Searching for the potential biological processes associated with low expression of MAT1A and GNMT. (A) MAT1A and GNMT expressions in paired tumor and adjacent normal tissues in the HCC cases (n = 42). (B) Pearson’s correlation for MAT1A and GNMT expression in the 42 HCC cases. (C) Flow chart for searching the candidate biological processes that could be driven by low expression of MAT1A and GNMT; GSEA was used to process the 42 HCC RNA-seq data. REACTOME_TRANSLATION gene set was found to be significantly enriched in HCC with low MAT1A. The median of mRNA expression level was used as the cutoff point for the dichotomization of MAT1A and GNMT. A score greater than median was defined as “high” expression, whereas a score of less than or equal to median was defined as “low” expression, and the categories further were mapped into GSEA databases. (D) and in HCC with low GNMT (E). (F) Heatmaps of the REACTOME_ TRANSLATION enrichment genes in HCC with high and low MAT1A and GNMT categories (G) A total of 71 overlapped genes of the REACTOME_ TRANSLATION gene set that are enriched in both low MAT1A and low GNMT HCC samples.

Figure 3

Kaplan–Meier curves for the 43 of REACTOME_TRANSLATION genes.

Figure 3

Kaplan–Meier curves for the 43 of REACTOME_TRANSLATION genes.

Figure 4

MAT1A and GNMT expression decreased cell proliferation and invasion in HepG2 cells.
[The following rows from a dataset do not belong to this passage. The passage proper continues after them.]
`src/hdl/rx_link_pkg.sv`:
```
// Receive link package
// Link codes, sizes, parser states and the structs that are
// shared along the 16-bit link receive path

package rx_link_pkg;

    ////////////////////////////////////////////////////////////
    // Link codes
    ////////////////////////////////////////////////////////////

    // D5.6 high byte, K28.5 low byte
    localparam logic [15:0] SYNC_WORD = 16'hC5BC;
    // K28.2 high byte, K27.7 low byte
    localparam logic [15:0] SOF_WORD  = 16'h5CFB;
    localparam logic [31:0] HEAD_FLAG = 32'hEB90_E116;
    // Sent with both K flags when the link drops
    localparam logic [15:0] LOSS_WORD = 16'hFFFF;

    ////////////////////////////////////////////////////////////
    // Sizes and limits
    ////////////////////////////////////////////////////////////

    localparam int ADDR_W       = 32;
    localparam int BYTES_W      = 16;
    localparam int DMA_W        = 64;
    localparam int FIFO_DEPTH   = 512;
    localparam int FIFO_AW      = $clog2(FIFO_DEPTH);
    localparam int LINK_HOLDOFF = 1024;
    localparam int HOLDOFF_W    = $clog2(LINK_HOLDOFF);

    // Parser states, one link word per cycle
    typedef enum logic [3:0] {
        IDLE, SYNC, HEAD, TYPE, LINE, LENGTH, DATA, CHECK, END1, END2
    } rx_state_e;

    typedef struct packed {
        logic        k_msb;
        logic        k_lsb;
        logic [15:0] data;
    } lane_word_t;

    // Type word layout: [14] file end, [13:12] channel,
    // [11:8] data type, [7:0] line number bits 23..16
    typedef struct packed {
        logic               file_end;
        logic [1:0]         channel;
        logic [3:0]         data_type;
        logic [23:0]        line_num;
        logic [BYTES_W-1:0] byte_len;
        logic               csum_err;
    } frame_info_t;

    typedef struct packed {
        logic [ADDR_W-1:0]  addr;
        logic [BYTES_W-1:0] byte_cnt;
    } dma_cmd_t;

endpackage
```
`src/hdl/rx_dma_cmd.sv`:
```
`timescale 1ns/1ps
// DMA write command generator
// Issues one write command per frame with the running address and
// the byte length rounded up to 8, then steps the address forward

module rx_dma_cmd import rx_link_pkg::*; (
    input  logic               clk,
    input  logic               i_rst,
    input  logic               i_rx_start,
    input  logic [ADDR_W-1:0]  i_base_addr,
    input  logic               i_len_valid,
    input  logic [BYTES_W-1:0] i_len,
    input  logic               i_frame_end,
    output logic               o_cmd_valid,
    output dma_cmd_t           o_cmd,
    input  logic               i_cmd_ready
);

    logic [ADDR_W-1:0]  addr;
    logic [BYTES_W-1:0] len_round;
    logic [BYTES_W-1:0] step;

    // DDR writes go in 8-byte units
    assign len_round = {i_len[BYTES_W-1:3] + {{(BYTES_W-4){1'b0}}, |i_len[2:0]}, 3'b000};

    always_ff @(posedge clk) begin
        if (i_rst) begin
            addr        <= '0;
            step        <= '0;
            o_cmd_valid <= 1'b0;
        end else begin
            if (i_len_valid) begin
                o_cmd_valid <= 1'b1;
                step        <= len_round;
            end else if (i_cmd_ready) begin
                o_cmd_valid <= 1'b0;
            end
            // Host start wins over the per-frame advance
            if (i_rx_start) begin
                addr <= i_base_addr;
            end else if (i_frame_end) begin
                addr <= addr + ADDR_W'(step);
            end
        end
    end

    // Command frozen at the length word so it holds while pending
    always_ff @(posedge clk) begin
        if (i_len_valid) begin
            o_cmd <= '{addr: addr, byte_cnt: len_round};
        end
    end

endmodule

```
`config.mk`:
```
export PLATFORM = sky130hd
export DESIGN_NAME = rx_dma_cmd
export DESIGN_NICKNAME = d
export VERILOG_FILES = /design/src/hdl/rx_link_pkg.sv /design/src/hdl/rx_dma_cmd.sv
export SDC_FILE = /design/constraint.sdc
export NUM_CORES = 1
export LEC_CHECK = 0
export BUFFER_PORTS_ARGS = -buffer_cell sky130_fd_sc_hd__buf_2
export CAP_MARGIN = 30
export CORE_ASPECT_RATIO = 2
export CORE_UTILIZATION = 45
export CTS_CLUSTER_DIAMETER = 200
export DETAILED_ROUTE_END_ITERATION = 6
export PLACE_DENSITY = 0.67
export RECOVER_POWER = 50
export SYNTH_ARGS = -nofsm -noshare
export SYNTH_HDL_FRONTEND = slang
export SYNTH_SLANG_ARGS = --single-unit
export TNS_END_PERCENT = 50
```
`constraint.sdc`:
```
create_clock -name clk -period 2.6 [get_ports clk]
set_input_delay 0.26 -clock clk [delete_from_list [all_inputs] [get_ports clk]]
set_output_delay 0.26 -clock clk [all_outputs]
set_load 0.005 [all_outputs]
```
### After elaboration in Yosys (flattened, before gate mapping)

Index checks and enable logic that the tools add are counted.

| storage, ports and cells | value |
|---|---|
| bits of input ports | 54 |
| flip-flop bits (word level) | 91 |
| output and inout bits | 49 |
| word-level logic and storage cells | 14 |

| cells by class | value |
|---|---|
| add/subtract/negate cells | 2 |
| reduce and logical (&&, ||, !) cells | 3 |
| muxes and demuxes | 4 |

Operators with widths:

| cell | count |
|---|---|
| $mux 32 | 2 |
| $add 32x16->32 | 1 |
| $add 13x1->13 | 1 |
| $reduce_bool 2->1 | 2 |
| $reduce_or 3->1 | 1 |
| $mux 1 | 2 |

### Depth between registers and ports, before layout

Gate-level depths: netlist of run 1.

| logic depth | value |
|---|---|
| depth after elaboration | 3 |
| depth in mapped cells | 8 |
| depth with buffers taken out | 8 |

### Worst setup path after synthesis of run 1

No wires, ideal clock.

| timing path | value |
|---|---|
| path kind | flip-flop to flip-flop |
| start | register addr[3] |
| end | register addr[23] |
| period minus slack after synthesis | 2.397 ns |
| buffers on the path | 0 |
| setup time | 0.091 ns |
| stages on the path, launching flop included | 9 |
| path slack | 0.203 ns |
| data arrival time | 2.306 ns |
| path through | dfxtp_1 ha_1 fa_1 a21o_1 a221oi_2 o21a_4 o21ai_0 a31o_2 a311oi_1 |

| on the way | value |
|---|---|
| cells in the longest elaborated chain, start to end | 3 |

RTL lines:

| element | RTL line | source |
|---|---|---|
| from (decl) | rx_dma_cmd.sv:19 | `logic [ADDR_W-1:0] addr;` |
| from (signal assigned) | rx_dma_cmd.sv:40 | `addr <= i_base_addr;` |
| from (signal assigned) | rx_dma_cmd.sv:42 | `addr <= addr + ADDR_W'(step);` |
| $add 32x16->32 | rx_dma_cmd.sv:42 |  |
| $mux 32 | rx_dma_cmd.sv:41 | `end else if (i_frame_end) begin` |
| $mux 32 | rx_dma_cmd.sv:39 | `if (i_rx_start) begin` |

No other way between the ends. The select of a mux whose other input is x is not followed.
A chain may end at the register's enable or synchronous reset.

### Final worst setup path of run 1

| timing path | value |
|---|---|
| start | register addr[3] |
| end | register addr[13] |

The elaborated chain is that of the path after synthesis.

==> impl_metrics.ini, run 1 <==
[flow_run]
maxCapViolations = 1

[sta]
maxSlewHeadroom = -0.1663
drv_slew = 31
tightestPinTransition_ns = 1.749
hold_viol_final = 0
grt_setup_unrepaired = yes
period_minus_slack_ns = 2.513
fmax_ghz = 0.3980
hold_ws_ns = 0.1554
setup_viol = 0
clock_skew_ns = 0.008829
period_share = 0.9664
final.setup.worst_slack_ns = 0.08729

[floorplan]
fp.dieH_um = 143.6
coreArea_mm2 = 0.009763
die-area_mm2 = 0.01046
start_util = 0.4621
fp.dieW_um = 72.81
pin_count = 103
rows = 51

[final_layout]
fin_nets = 618
synthToLayoutAreaGrowth_pct = 24.04
post-route-util = 0.5732
fill_cells = 868
drive_above_1_share = 0.2694
final_area_mm2 = 0.005597
antenna_cells = 0

[synthesis]
netlist_area_mm2 = 0.004512
syn_inst = 435
avgSynthCellArea_um2 = 10.37
synth_seq_area_share = 0.5036
async_flop_share = 0
synth-edff-count = 45
synth_seq_cells = 91
ys_types = 61
yosys_warnings = 0
ys_dominant_reg_cell = dfxtp_1

[cts]
clock_latency_ns = 0.34
cts.clk_slew.worst_paths_ns = 0.06
tritoncts = yes
clock_sinks = 91
root_buffer = clkbuf_16
cts_buffer_depth = 2
htree_levels = 3
cts_buffers = 9

[status]
violations = max-capacitance violations, max-slew violations
status = complete, but fails checks

[worst_setup_path]
critPathArrivalTime_ns = 2.76
r2r_slack_ns = 0.09
critical_path.max_fanout = 4
required_ns = 2.85
critPathLaunchType = flip-flop
worstSetupPathType = flip-flop to flip-flop
r2r_start = addr[3]$_SDFFE_PP0N_
r2r_cells = 9
worst_setup_path_end_kind = flip-flop
r2r-end = addr[13]$_SDFFE_PP0N_

[worst_hold_path]
hold_path_class = input pin to flip-flop
whs_path_depth = 3
hold_end = addr[3]$_SDFFE_PP0N_
worst_hold_startpoint = i_base_addr[3]

[route]
dr.pass1.iters = 4
wl_per_cell_um = 17.04
drtAntennaViolNets = 0
drc = 0
vias_per_cell = 5.536
num_vias = 3792
routed_wl_um = 11670
drtIter0Drc = 178

[placed_design]
dpl.hpwl_um = 8895
place_congestion = 0.8861
post-place-ws_ns = 0.06597
postPlaceCellArea_mm2 = 0.005238
numPortBuffers = 99

[global_routing]
grt_pass1_wl_um = 18230
grt_use_total = 0.2352
gr-total-overflow = 0
grt_max_degree = 31
grt_pass1_vias = 3765
antenna_found_initial = 0

[power]
power_uw = 3677
p_leak_uw = 0.002333
ir_drop_mv = 0.4241
powerDensity_mw_per_mm2 = 657.0
==> critical path, cell delays in order (launching register included) <==
cell      delay, ns
dfxtp_1        0.32
ha_1           0.23
fa_1           0.40
a21o_1         0.23
a221oi_2       0.21
buf_4          0.17
o211ai_1       0.12
o211ai_1       0.13
mux2_2         0.36
a311oi_1       0.26
==> layout by cell type, fill, tap and decap left out, types with 3 or more instances in the layout <==
cell / instances
conb_1: 3
xor2_1: 3
nand3_1: 16
mux2i_1: 18
and2_1: 3
nor4_1: 3
a311oi_1: 7
clkbuf_16: 9
o21a_1: 3
a21o_1: 9
ha_1: 15
nor3_1: 6
o211ai_1: 4
nand2_1: 32
buf_2: 98
clkbuf_1: 7
o21ai_0: 8
a211oi_1: 10
dfxtp_1: 46
mux2_2: 3
o21bai_1: 6
buf_4: 21
a31oi_1: 4
nand4_1: 9
or3_1: 7
or4_1: 3
o21ai_1: 3
bufinv_16: 3
nor2_1: 48
inv_1: 11
edfxtp_1: 45
xnor2_1: 17
and3_1: 4
a21oi_1: 31
==> flip-flops by register name (all words and copies together) (netlist names) <==
register,flops
step,13
o_cmd,45
o_cmd_valid,1
addr,32
==> where the power goes <==
group          switching (µW)  internal, µW
registers                62.5          1620
logic                     273           223
clock network             532           966
total                     868          2810
==> per-layer routing <==
metal	vias to the layer above	share of wire	GRT usage
li1	1856	-	-
met1	1784	0.36	0.2267
met2	111	0.57	0.4471
met3	41	0.034	0.04628
met4	0	0.041	0.1342
met5	-	0	0
==> worst max path at each step <==
stage,start,to,slack [ns]
finish,addr[3]$_SDFFE_PP0N_,addr[13]$_SDFFE_PP0N_,0.09
global route,addr[7]$_SDFFE_PP0N_,addr[18]$_SDFFE_PP0N_,-0.03
global placement,addr[3]$_SDFFE_PP0N_,addr[13]$_SDFFE_PP0N_,0.11
detailed placement,addr[3]$_SDFFE_PP0N_,addr[23]$_SDFFE_PP0N_,0.07
CTS,addr[3]$_SDFFE_PP0N_,addr[23]$_SDFFE_PP0N_,0.05
floorplan,addr[3]$_SDFFE_PP0N_,addr[23]$_SDFFE_PP0N_,0.20
==> per-stage QoR <==
step | setup TNS, ns | std cells
after global placement | 0 | 665
after global routing | -0.05345 | 685
final | 0 | 685
after floorplan | 0 | 437
after detailed placement | 0 | 665
after CTS | 0 | 681
==> timing repair <==
item / CTS / global route
buffers inserted: 0 / 4
hold buffers: 0 / 0
setup endpoints to repair: 0 / 7
resized for setup: 0 / 4
==> final cells by class <==
cell class                 instances  area, µm²  share of cell area
tap                              132      165.2             0.02951
timing repair buffer             124      666.9              0.1192
clock buffer                      12      246.5             0.04404
multi-input combinational        310       2103              0.3758
inverter                          12      45.04            0.008048
sequential                        91       2272              0.4060
clock inverter                     4      97.59             0.01744
==> synthesized netlist by cell type, types with 9 or more instances <==
cell       n  area (µm²)
nand4_1    9       56.30
o21ai_0   10       50.05
nor2_1    48       180.2
ha_1      15       187.7
a211oi_1  11       82.58
edfxtp_1  45        1351
clkbuf_1  13       48.80
nand3_1   16       80.08
xnor2_1   17       148.9
mux2i_1   18       180.2
a21o_1     9       67.56
dfxtp_1   46       920.9
a21oi_1   31       155.2
nand2_1   32       120.1
inv_1     11       41.29
==> kinds of logic (layout without fill, tap and decap cells) <==
group           count (synthesis)  after routing  synth area share
buf+inv                        36            152           0.03494
mux                            21             21           0.04742
other cells                     1              3         0.0008311
flops                          91             91            0.5036
xor+xnor                       20             20           0.03882
simple gates                  142            142            0.1528
compound gates                108            108            0.1755
fa+ha+maj                      16             16           0.04603
No activity file was read; power rests on OpenSTA's default activity.
==> run 2, diff against run 1 <==
PLACE_DENSITY = 0.75   (was 0.67)
==> impl_metrics.ini, run 2 (same netlist as run 1, synthesis figures left out) <==
[floorplan]
start_util = 0.4621
pin_count = 103
coreArea_mm2 = 0.009763
fp.dieW_um = 72.81
rows = 51
die-area_mm2 = 0.01046
fp.dieH_um = 143.6

[global_routing]
grt_pass1_wl_um = 17820
grt_max_degree = 61
grt_pass1_vias = 3734
antenna_found_initial = 0
grt_use_total = 0.2280
gr-total-overflow = 0

[cts]
clock_latency_ns = 0.34
postCtsHoldBufs = 0
clock_sinks = 91
htree_levels = 3
cts.clk_slew.worst_paths_ns = 0.06
root_buffer = clkbuf_16
tritoncts = yes
cts_buffer_depth = 2
cts_buffers = 9

[placed_design]
postPlaceCellArea_mm2 = 0.005200
numPortBuffers = 99
dpl.hpwl_um = 8420
place_congestion = 0.9227

[final_layout]
mostFrequentLayoutCells = buf_2, nor2_1, dfxtp_1
post-route-util = 0.5635
synthToLayoutAreaGrowth_pct = 21.94
fin_nets = 611
final_common_cell = buf_2
antenna_cells = 0
largest_reg_flops = 45
drive_above_1_share = 0.2637
reg_top3 = o_cmd (45), addr (32), step (13)
final_area_mm2 = 0.005502
multi_input_area_mm2 = 0.002112
ff_latch_area_mm2 = 0.002272
max_flop_register = o_cmd
fill_cells = 887

[worst_hold_path]
hold_end = addr[3]$_SDFFE_PP0N_
worst_hold_startpoint = i_base_addr[3]
hold_path_class = input pin to flip-flop
whs_path_depth = 3

[route]
drtAntennaViolNets = 0
wl_per_cell_um = 17.06
drc = 0
num_vias = 3811
dr.pass1.iters = 4
drtIter0Drc = 281
vias_per_cell = 5.621
routed_wl_um = 11560

[worst_setup_path]
r2r_start = addr[3]$_SDFFE_PP0N_
critical_path.max_fanout = 4
r2r_slack_ns = 0.12
critPathLaunch = addr[3]$_SDFFE_PP0N_
r2r_cells = 9
r2r-end = addr[23]$_SDFFE_PP0N_
worst_setup_path_end_kind = flip-flop
critPathArrivalTime_ns = 2.73
required_ns = 2.85
worstSetupPathType = flip-flop to flip-flop
critPathLaunchType = flip-flop

[power]
switching_power_uw = 839.9
ir_drop_mv = 0.3436
p_leak_uw = 0.002275
clkPwrFrac = 0.368
power_frac_comb = 0.142
powerDensity_mw_per_mm2 = 626.2
internal_power_uw = 2605
p_sw_frac = 0.2438
power_frac_seq = 0.490

[status]
status = complete, but fails checks
violations = max-capacitance violations, max-slew violations

[sta]
clock_skew_ns = 0.008713
grt_setup_unrepaired = no
fmax_ghz = 0.4035
drv_slew = 61
period_minus_slack_ns = 2.478
period_share = 0.9533
tightestPinTransition_ns = 1.565
hold_viol_final = 0
hold_ws_ns = 0.1565
maxSlewHeadroom = -0.04357
fin_setup_tns_ns = 0
setup_viol = 0

[flow_run]
maxCapViolations = 1
[run 2: cell count changes in the layout (fill, tap and decap cells not counted), sizes merged]
| cell | before | now |
|---|---|---|
| clkinvlp | 1 | 0 |
| clkinv | 0 | 2 |
| bufinv | 3 | 1 |
| buf | 119 | 112 |
| clkbuf | 17 | 18 |
[run 2: repair_timing]
item	in CTS	in global routing
setup buffers	0	2
gates resized for setup	0	5
endpoints found under the setup margin	0	7
[run 2: worst max path at each step]
stage                                       end  slack [ns]  cells after the start
after floorplan           addr[23]$_SDFFE_PP0N_        0.20                      8
after global routing      addr[18]$_SDFFE_PP0N_      0.0008                      7
after CTS                 addr[23]$_SDFFE_PP0N_        0.06                      9
final                     addr[23]$_SDFFE_PP0N_        0.12                      9
after global placement    addr[13]$_SDFFE_PP0N_        0.15                      9
after detailed placement  addr[18]$_SDFFE_PP0N_        0.08                      7
[run 2: area by class of cell]
| type | count | share of cell area |
|---|---|---|
| timing repair buffer | 117 | 0.1123 |
| multi-input combinational | 310 | 0.3839 |
| sequential | 91 | 0.4130 |
| tap | 132 | 0.03002 |
| clock buffer | 13 | 0.04549 |
| inverter | 12 | 0.008187 |
| clock inverter | 3 | 0.007050 |
[run 2: power groups by stage]
stage | Sequential (µW) | Clock (µW) | Combinational (µW)
after floorplan | 1700 | 0 | 284
after global placement | 1710 | 0 | 472
after detailed placement | 1720 | 0 | 483
after CTS | 1690 | 1290 | 487
after global routing | 1700 | 1340 | 539
final | 1690 | 1270 | 488
[run 2: worst max-delay path, stage by stage, from the launching register on]
cell and delay, ns:
dfxtp_1 0.32, ha_1 0.23, fa_2 0.36, a21o_1 0.21, a221oi_2 0.23, buf_4 0.18
o21a_4 0.16, o21ai_0 0.16, a31o_2 0.29, a311oi_2 0.24
[run 2: per-stage QoR]
| stage | setup WS, ns | power, µW | cells |
|---|---|---|---|
| floorplan | 0.2026 | 1986 | 437 |
| global placement | 0.1474 | 2183 | 660 |
| detailed placement | 0.08153 | 2199 | 660 |
| CTS | 0.05529 | 3462 | 676 |
| global route | 0.0008176 | 3574 | 678 |
| finish | 0.1215 | 3445 | 678 |
[run 2: per-layer routing]
layer / track usage / vias to the layer above / share of wire
met3: 0.04698 / 33 / 0.042
met5: 0 / - / 0
li1: - / 1840 / -
met2: 0.4181 / 134 / 0.55
met1: 0.2270 / 1804 / 0.36
met4: 0.1424 / 0 / 0.051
MAT1A and GNMT expression also decreased reactome protein EEF1D, and EIF3B mRNA levels. (A) Doubling time of 4 HepG2 derived stable cell lines with various MAT1A and GNMT-expression levels were determined by cell counting. Points, mean; bars, SE. A: Control cells. B: Clone #1, MAT1A and GNMT-overexpressing cells. C: Clone #2, MAT1A and GNMT-overexpressing cells. (B) Overexpression of MAT1A and GNMT decreases invasive ability of HCC cells. MAT1A, GNMT, and β-actin (loading control) protein expression levels were evaluated by immunoblotting in HepG2 and HepG2/MAT1A/GNMT. *, p < 0.05. (C) List of quantitative PCR primers. (D) Pearson’s correlation matrix of GNMT, MAT1A, MAT2A, EEF1D, and EIF3B mRNA expression. (E) Linear plot of correlation estimated from doubling time and EEF1D mRNA expression.

Figure 5

The correlations between MAT1A and GNMT with reactome genes in liver hepatocellular carcinoma patients using the Cancer Genome Atlas (TCGA) web server program. Pearson’s correlations showed that MAT1A mRNA levels inversely correlated with (A) EIF3B and (B) EEF1D; GNMT mRNA levels inversely correlated with EIF3B (C) and EEF1D (D); MAT1A (E) and GNMT expressions are positively correlated.

Figure 6

Promoter and gene body methylation status of EEF1D.